Pestes e epidemias mudam a vida. Mudam?

“As epidemias, portanto, não são, em si, educativas. São compulsivas, comoventes e fazem passar do horror ao amor, ao desejo dos encontros sob solidão. A trincheira faz sonhar e ver novas primaveras”, destaca Luiz Roberto Alves

Foto: Marcio James/Semcom
Escrito en OPINIÃO el

Sempre houve uma poética do infortúnio e da dor. As vozes se juntaram muitas vezes em comunidade para atos de solidariedade diante do horror e da morte. O discurso de mudança da vida cria empostações de cordas vocais a favor do reencontro humano sob tragédias. Já estão por toda parte a anunciar um novo tempo. No entanto, novo tempo de gogó não existe.

Este colunista ficou mais de um mês sem escrever para a Fórum. Atento ao que colegas escreviam, mas desassossegado diante do rio de tintas e emissões de energia que tem sido usado para questionar os discursos da família embusteira no poder.

Ao fim e ao cabo, além de todos os males locais perpetrados, foram os embusteiros e seus bajuladores para a Matriz da América, em viagem completamente desnecessária e de lá retornaram para disseminar ainda mais o Covid-19 neste país-objeto.

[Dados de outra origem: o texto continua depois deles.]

**src/i2cra_pkg.sv**
```systemverilog
// shared types and constants for the i2c register access master
package i2cra_pkg;

	// hold counter width and saturation limit
	localparam int WAIT_W = 16;
	localparam logic [32:0] WAIT_MAX = (33'd1 << WAIT_W) - 33'd1;

	// command codes carried on tuser
	localparam logic [1:0] OP_TICK  = 2'd0;
	localparam logic [1:0] OP_WRITE = 2'd1;
	localparam logic [1:0] OP_READ  = 2'd2;

	// configuration register indexes
	localparam logic [1:0] CFG_DEV_ADDR = 2'd0;
	localparam logic [1:0] CFG_HALF_PER = 2'd1;

	// reset values of the configuration registers
	localparam logic [6:0]  DEV_ADDR_RST = 7'd42;
	localparam logic [15:0] HALF_PER_RST = 16'd100;

	// byte positions within a transaction
	localparam logic [2:0] BYTE_ADDR_W  = 3'd0;
	localparam logic [2:0] BYTE_REG_HI  = 3'd1;
	localparam logic [2:0] BYTE_REG_LO  = 3'd2;
	localparam logic [2:0] BYTE_VAL_HI  = 3'd3;
	localparam logic [2:0] BYTE_VAL_LO  = 3'd4;
	localparam logic [2:0] BYTE_ADDR_R  = 3'd3;
	localparam logic [2:0] BYTE_RD_HI   = 3'd4;
	localparam logic [2:0] BYTE_RD_LO   = 3'd5;

	// bits per byte on the bus
	localparam logic [3:0] BITS_PER_BYTE = 4'd8;

	// bus sequencer phases
	typedef enum logic [4:0] {
		PH_IDLE         = 5'd0,
		PH_START_SDA_HI = 5'd1,
		PH_START_SCL_HI = 5'd2,
		PH_START_SDA_LO = 5'd3,
		PH_START_SCL_LO = 5'd4,
		PH_START_GAP    = 5'd5,
		PH_TX_DATA      = 5'd6,
		PH_TX_SCL_HI    = 5'd7,
		PH_TX_SCL_LO    = 5'd8,
		PH_TX_ACK_REL   = 5'd9,
		PH_TX_ACK_HI    = 5'd10,
		PH_TX_ACK_LO    = 5'd11,
		PH_RX_REL       = 5'd12,
		PH_RX_SCL_HI    = 5'd13,
		PH_RX_GAP       = 5'd14,
		PH_RX_SCL_LO    = 5'd15,
		PH_RX_ACK_DRV   = 5'd16,
		PH_RX_ACK_HI    = 5'd17,
		PH_RX_ACK_LO    = 5'd18,
		PH_RX_END       = 5'd19,
		PH_STOP_SDA_LO  = 5'd20,
		PH_STOP_SCL_HI  = 5'd21,
		PH_STOP_SDA_HI  = 5'd22,
		PH_STOP_GAP     = 5'd23,
		PH_FINISH       = 5'd24
	} phase_t;

	// one tick of input
	typedef struct packed {
		logic [1:0]  opcode;
		logic [15:0] reg_address;
		logic [15:0] write_value;
		logic        sda_sample;
	} tick_in_t;

	// one tick of result
	typedef struct packed {
		logic        scl_level;
		logic        sda_level;
		logic        busy_res;
		logic        done_res;
		logic        ack_ok;
		logic [15:0] read_word;
	} tick_res_t;

	// configuration seen by the sequencer
	typedef struct packed {
		logic [6:0]  device_address;
		logic [15:0] half_period_ticks;
	} cfg_t;

endpackage

```
**src/i2c_register_access_master.sv**
```systemverilog
// top level of the i2c register access master: stream ports, config and output register
//
// Each input word on the s_ group is one tick of the bus timebase. The block
// bit-bangs an open-drain I2C master: an opcode of write starts a 16-bit
// register write (start, address+W, register address, value, stop), an
// opcode of read starts a 16-bit register read (start, address+W, register
// address, repeated start, address+R, two bytes read, stop). Commands are
// taken only on a tick that begins idle; other ticks just advance the bus.
// Every input word produces exactly one output word on the m_ group with the
// pin levels, busy, done, ack status and read word for that tick.
// Each output word is registered and shows in the cycle after its input is accepted.
// One word per cycle unless m_tready stalls it, set by the sequencer's next-state pass.
// The output register is refilled in the cycle it is drained, so s_tready
// drops only while a result waits and m_tready is low.
// Configuration writes on cfg_ (index 0 device address, 1 half period ticks)
// are always ready and should be issued while idle.
// Reset puts the sequencer idle with both lines released, device address 42,
// half period 100, and empties the output register.
module i2c_register_access_master (
	input  logic        clk,
	input  logic        arst_n,
	input  logic        s_tvalid,
	output logic        s_tready,
	input  logic [39:0] s_tdata,  // reg_address[15:0], write_value[31:16], sda_sample[32]
	input  logic [1:0]  s_tuser,  // opcode[1:0]
	output logic        m_tvalid,
	input  logic        m_tready,
	output logic [23:0] m_tdata,  // scl_level[0], sda_level[1], busy_res[2], done_res[3],
	                              // ack_ok[4], read_word[20:5]
	input  logic        cfg_valid,
	output logic        cfg_ready,
	input  logic [1:0]  cfg_index,
	input  logic [15:0] cfg_data
);

	i2cra_pkg::cfg_t      cfg_q;
	i2cra_pkg::tick_in_t  tick_in;
	i2cra_pkg::tick_res_t tick_res;
	logic                 accept;
	logic                 m_tvalid_q;
	logic [23:0]          m_tdata_q;

	// handshake: take a word whenever the output register is free or draining
	assign s_tready = !m_tvalid_q || m_tready;
	assign accept = s_tvalid && s_tready;
	assign cfg_ready = 1'b1;

	// unpack the input word
	always_comb begin
		tick_in.opcode = s_tuser;
		tick_in.reg_address = s_tdata[15:0];
		tick_in.write_value = s_tdata[31:16];
		tick_in.sda_sample = s_tdata[32];
	end

	// configuration registers
	always_ff @(posedge clk or negedge arst_n) begin
		if (!arst_n) begin
			cfg_q.device_address <= i2cra_pkg::DEV_ADDR_RST;
			cfg_q.half_period_ticks <= i2cra_pkg::HALF_PER_RST;
		end else if (cfg_valid && cfg_ready) begin
			case (cfg_index)
				i2cra_pkg::CFG_DEV_ADDR: cfg_q.device_address <= cfg_data[6:0];
				i2cra_pkg::CFG_HALF_PER: cfg_q.half_period_ticks <= cfg_data;
				default: ;
			endcase
		end
	end

	// bus sequencer
	i2cra_core u_core (
		.clk      (clk),
		.arst_n   (arst_n),
		.step     (accept),
		.tick_in  (tick_in),
		.cfg      (cfg_q),
		.tick_res (tick_res)
	);

	// output register valid
	always_ff @(posedge clk or negedge arst_n) begin
		if (!arst_n) begin
			m_tvalid_q <= 1'b0;
		end else if (accept) begin
			m_tvalid_q <= 1'b1;
		end else if (m_tready) begin
			m_tvalid_q <= 1'b0;
		end
	end

	// output register payload
	always_ff @(posedge clk) begin
		if (accept) begin
			m_tdata_q <= {3'b000, tick_res.read_word, tick_res.ack_ok, tick_res.done_res,
				tick_res.busy_res, tick_res.sda_level, tick_res.scl_level};
		end
	end

	assign m_tvalid = m_tvalid_q;
	assign m_tdata = m_tdata_q;

endmodule

```
**src/i2cra_core.sv**
```systemverilog
// bus sequencer state and per-tick next-state logic
module i2cra_core (
	input  logic                  clk,
	input  logic                  arst_n,
	input  logic                  step,
	input  i2cra_pkg::tick_in_t   tick_in,
	input  i2cra_pkg::cfg_t       cfg,
	output i2cra_pkg::tick_res_t  tick_res
);

	typedef struct packed {
		i2cra_pkg::phase_t phase;
		logic [7:0]        shift_byte;
		logic [3:0]        bit_count;
	} item_sel_t;

	i2cra_pkg::phase_t phase_q, n_phase;
	logic [3:0]  bit_count_q, n_bit;
	logic [2:0]  byte_index_q, n_byte;
	logic [7:0]  shift_byte_q, n_shift;
	logic [i2cra_pkg::WAIT_W-1:0] wait_q, n_wait, wait_load;
	logic        ack_q, n_ack;
	logic        is_read_q, n_is_read;
	logic [15:0] held_addr_q, n_haddr;
	logic [15:0] held_val_q, n_hval;
	logic [15:0] rx_word_q, n_rx;
	logic        scl_q, n_scl;
	logic        sda_q, n_sda;
	logic        n_done;
	logic [15:0] hp_eff;
	logic [15:0] hp_m1;
	item_sel_t   nxt;

	// pick the next byte to send or receive
	function automatic item_sel_t next_item(input logic [2:0] n, input logic rd,
		input logic [6:0] dev, input logic [15:0] haddr, input logic [15:0] hval,
		input logic [7:0] cur_shift, input logic [3:0] cur_bit);
		item_sel_t r;
		logic [7:0] addr_w;
		addr_w = {dev, 1'b0};
		r.phase = i2cra_pkg::PH_TX_DATA;
		r.shift_byte = cur_shift;
		r.bit_count = 4'd0;
		if (n == i2cra_pkg::BYTE_ADDR_W) begin
			r.shift_byte = addr_w;
		end else if (n == i2cra_pkg::BYTE_REG_HI) begin
			r.shift_byte = haddr[15:8];
		end else if (n == i2cra_pkg::BYTE_REG_LO) begin
			r.shift_byte = haddr[7:0];
		end else if (!rd) begin
			if (n == i2cra_pkg::BYTE_VAL_HI) begin
				r.shift_byte = hval[15:8];
			end else if (n == i2cra_pkg::BYTE_VAL_LO) begin
				r.shift_byte = hval[7:0];
			end else begin
				r.phase = i2cra_pkg::PH_STOP_SDA_LO;
				r.bit_count = cur_bit;
			end
		end else begin
			if (n == i2cra_pkg::BYTE_ADDR_R) begin
				r.shift_byte = addr_w | 8'h01;
			end else if (n == i2cra_pkg::BYTE_RD_HI || n == i2cra_pkg::BYTE_RD_LO) begin
				r.shift_byte = 8'h00;
				r.phase = i2cra_pkg::PH_RX_REL;
			end else begin
				r.phase = i2cra_pkg::PH_STOP_SDA_LO;
				r.bit_count = cur_bit;
			end
		end
		return r;
	endfunction

	// hold length after a pin change, zero half period acts as one
	always_comb begin
		hp_eff = (cfg.half_period_ticks == 16'd0) ? 16'd1 : cfg.half_period_ticks;
		hp_m1 = hp_eff - 16'd1;
		if (33'(hp_m1) > i2cra_pkg::WAIT_MAX) begin
			wait_load = i2cra_pkg::WAIT_MAX[i2cra_pkg::WAIT_W-1:0];
		end else begin
			wait_load = i2cra_pkg::WAIT_W'(hp_m1);
		end
	end

	// next state of the sequencer for this tick
	always_comb begin
		n_phase = phase_q;
		n_bit = bit_count_q;
		n_byte = byte_index_q;
		n_shift = shift_byte_q;
		n_wait = wait_q;
		n_ack = ack_q;
		n_is_read = is_read_q;
		n_haddr = held_addr_q;
		n_hval = held_val_q;
		n_rx = rx_word_q;
		n_scl = scl_q;
		n_sda = sda_q;
		n_done = 1'b0;
		nxt = '0;

		// command accepted only when idle
		if (phase_q == i2cra_pkg::PH_IDLE &&
			(tick_in.opcode == i2cra_pkg::OP_WRITE || tick_in.opcode == i2cra_pkg::OP_READ)) begin
			n_is_read = (tick_in.opcode == i2cra_pkg::OP_READ);
			n_haddr = tick_in.reg_address;
			n_hval = tick_in.write_value;
			n_byte = 3'd0;
			n_bit = 4'd0;
			n_shift = 8'd0;
			n_ack = 1'b1;
			n_rx = 16'd0;
			n_wait = '0;
			n_phase = i2cra_pkg::PH_START_SDA_HI;
		end

		if (n_phase != i2cra_pkg::PH_IDLE) begin
			if (n_wait != '0) begin
				n_wait = n_wait - i2cra_pkg::WAIT_W'(1);
			end else begin
				n_wait = wait_load;
				case (n_phase)
					i2cra_pkg::PH_START_SDA_HI: begin
						n_sda = 1'b1; n_phase = i2cra_pkg::PH_START_SCL_HI;
					end
					i2cra_pkg::PH_START_SCL_HI: begin
						n_scl = 1'b1; n_phase = i2cra_pkg::PH_START_SDA_LO;
					end
					i2cra_pkg::PH_START_SDA_LO: begin
						n_sda = 1'b0; n_phase = i2cra_pkg::PH_START_SCL_LO;
					end
					i2cra_pkg::PH_START_SCL_LO: begin
						n_scl = 1'b0; n_phase = i2cra_pkg::PH_START_GAP;
					end
					i2cra_pkg::PH_START_GAP: begin
						nxt = next_item(n_byte, n_is_read, cfg.device_address, n_haddr,
							n_hval, n_shift, n_bit);
						n_phase = nxt.phase; n_shift = nxt.shift_byte; n_bit = nxt.bit_count;
					end
					i2cra_pkg::PH_TX_DATA: begin
						n_sda = n_shift[7]; n_phase = i2cra_pkg::PH_TX_SCL_HI;
					end
					i2cra_pkg::PH_TX_SCL_HI: begin
						n_scl = 1'b1; n_phase = i2cra_pkg::PH_TX_SCL_LO;
					end
					i2cra_pkg::PH_TX_SCL_LO: begin
						n_scl = 1'b0;
						n_shift = {n_shift[6:0], 1'b0};
						n_bit = n_bit + 4'd1;
						n_phase = (n_bit >= i2cra_pkg::BITS_PER_BYTE) ?
							i2cra_pkg::PH_TX_ACK_REL : i2cra_pkg::PH_TX_DATA;
					end
					i2cra_pkg::PH_TX_ACK_REL: begin
						n_sda = 1'b1; n_phase = i2cra_pkg::PH_TX_ACK_HI;
					end
					i2cra_pkg::PH_TX_ACK_HI: begin
						n_scl = 1'b1; n_phase = i2cra_pkg::PH_TX_ACK_LO;
					end
					i2cra_pkg::PH_TX_ACK_LO: begin
						if (tick_in.sda_sample) n_ack = 1'b0;
						n_scl = 1'b0;
						n_byte = n_byte + 3'd1;
						if (n_is_read && n_byte == i2cra_pkg::BYTE_ADDR_R) begin
							n_phase = i2cra_pkg::PH_START_SDA_HI;
						end else begin
							nxt = next_item(n_byte, n_is_read, cfg.device_address, n_haddr,
								n_hval, n_shift, n_bit);
							n_phase = nxt.phase; n_shift = nxt.shift_byte; n_bit = nxt.bit_count;
						end
					end
					i2cra_pkg::PH_RX_REL: begin
						n_sda = 1'b1; n_phase = i2cra_pkg::PH_RX_SCL_HI;
					end
					i2cra_pkg::PH_RX_SCL_HI: begin
						n_scl = 1'b1; n_phase = i2cra_pkg::PH_RX_GAP;
					end
					i2cra_pkg::PH_RX_GAP: begin
						n_phase = i2cra_pkg::PH_RX_SCL_LO;
					end
					i2cra_pkg::PH_RX_SCL_LO: begin
						n_shift = {n_shift[6:0], tick_in.sda_sample};
						n_scl = 1'b0;
						n_bit = n_bit + 4'd1;
						n_phase = (n_bit >= i2cra_pkg::BITS_PER_BYTE) ?
							i2cra_pkg::PH_RX_ACK_DRV : i2cra_pkg::PH_RX_SCL_HI;
					end
					i2cra_pkg::PH_RX_ACK_DRV: begin
						// ack the first byte, nack the second
						n_sda = (n_byte == i2cra_pkg::BYTE_RD_HI) ? 1'b0 : 1'b1;
						n_phase = i2cra_pkg::PH_RX_ACK_HI;
					end
					i2cra_pkg::PH_RX_ACK_HI: begin
						n_scl = 1'b1; n_phase = i2cra_pkg::PH_RX_ACK_LO;
					end
					i2cra_pkg::PH_RX_ACK_LO: begin
						n_scl = 1'b0; n_phase = i2cra_pkg::PH_RX_END;
					end
					i2cra_pkg::PH_RX_END: begin
						n_sda = 1'b1;
						if (n_byte == i2cra_pkg::BYTE_RD_HI) begin
							n_rx = {n_shift, n_rx[7:0]};
						end else begin
							n_rx = {n_rx[15:8], n_shift};
						end
						n_byte = n_byte + 3'd1;
						nxt = next_item(n_byte, n_is_read, cfg.device_address, n_haddr,
							n_hval, n_shift, n_bit);
						n_phase = nxt.phase; n_shift = nxt.shift_byte; n_bit = nxt.bit_count;
					end
					i2cra_pkg::PH_STOP_SDA_LO: begin
						n_sda = 1'b0; n_phase = i2cra_pkg::PH_STOP_SCL_HI;
					end
					i2cra_pkg::PH_STOP_SCL_HI: begin
						n_scl = 1'b1; n_phase = i2cra_pkg::PH_STOP_SDA_HI;
					end
					i2cra_pkg::PH_STOP_SDA_HI: begin
						n_sda = 1'b1; n_phase = i2cra_pkg::PH_STOP_GAP;
					end
					i2cra_pkg::PH_STOP_GAP: begin
						n_phase = i2cra_pkg::PH_FINISH;
					end
					i2cra_pkg::PH_FINISH: begin
						n_phase = i2cra_pkg::PH_IDLE;
						n_wait = '0;
						n_done = 1'b1;
					end
					default: begin
						// unknown phase code: back to idle, lines released
						n_phase = i2cra_pkg::PH_IDLE;
						n_scl = 1'b1;
						n_sda = 1'b1;
						n_wait = '0;
					end
				endcase
			end
		end
	end

	// result of this tick
	always_comb begin
		tick_res.scl_level = n_scl;
		tick_res.sda_level = n_sda;
		tick_res.busy_res = (n_phase != i2cra_pkg::PH_IDLE);
		tick_res.done_res = n_done;
		tick_res.ack_ok = n_done & n_ack;
		tick_res.read_word = (n_done && n_is_read) ? n_rx : 16'd0;
	end

	// sequencer state, advanced once per accepted tick
	always_ff @(posedge clk or negedge arst_n) begin
		if (!arst_n) begin
			phase_q <= i2cra_pkg::PH_IDLE;
			bit_count_q <= 4'd0;
			byte_index_q <= 3'd0;
			shift_byte_q <= 8'd0;
			wait_q <= '0;
			ack_q <= 1'b1;
			is_read_q <= 1'b0;
			held_addr_q <= 16'd0;
			held_val_q <= 16'd0;
			rx_word_q <= 16'd0;
			scl_q <= 1'b1;
			sda_q <= 1'b1;
		end else if (step) begin
			phase_q <= n_phase;
			bit_count_q <= n_bit;
			byte_index_q <= n_byte;
			shift_byte_q <= n_shift;
			wait_q <= n_wait;
			ack_q <= n_ack;
			is_read_q <= n_is_read;
			held_addr_q <= n_haddr;
			held_val_q <= n_hval;
			rx_word_q <= n_rx;
			scl_q <= n_scl;
			sda_q <= n_sda;
		end
	end

endmodule

```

Por incrível que pareça, em vez de serem presos foram tratados com deferência, com testes clínicos e laboratoriais a toda hora e outras regalias. Um deles ainda é presidente, pois os seus eleitores justificam todos os seus embustes e culpam OS OUTROS pelo que ele faz ou que não faz.

Portanto, deve existir ainda algum infeliz a gritar MITO!

Volto para conectar os dois parágrafos.

No interior das várias formas de peste que assolaram o mundo nos vieram belos textos, geralmente a mostrar que as pessoas isoladas, exiladas ou entrincheiradas puderam refletir e, na reflexão, propor-se a mudanças.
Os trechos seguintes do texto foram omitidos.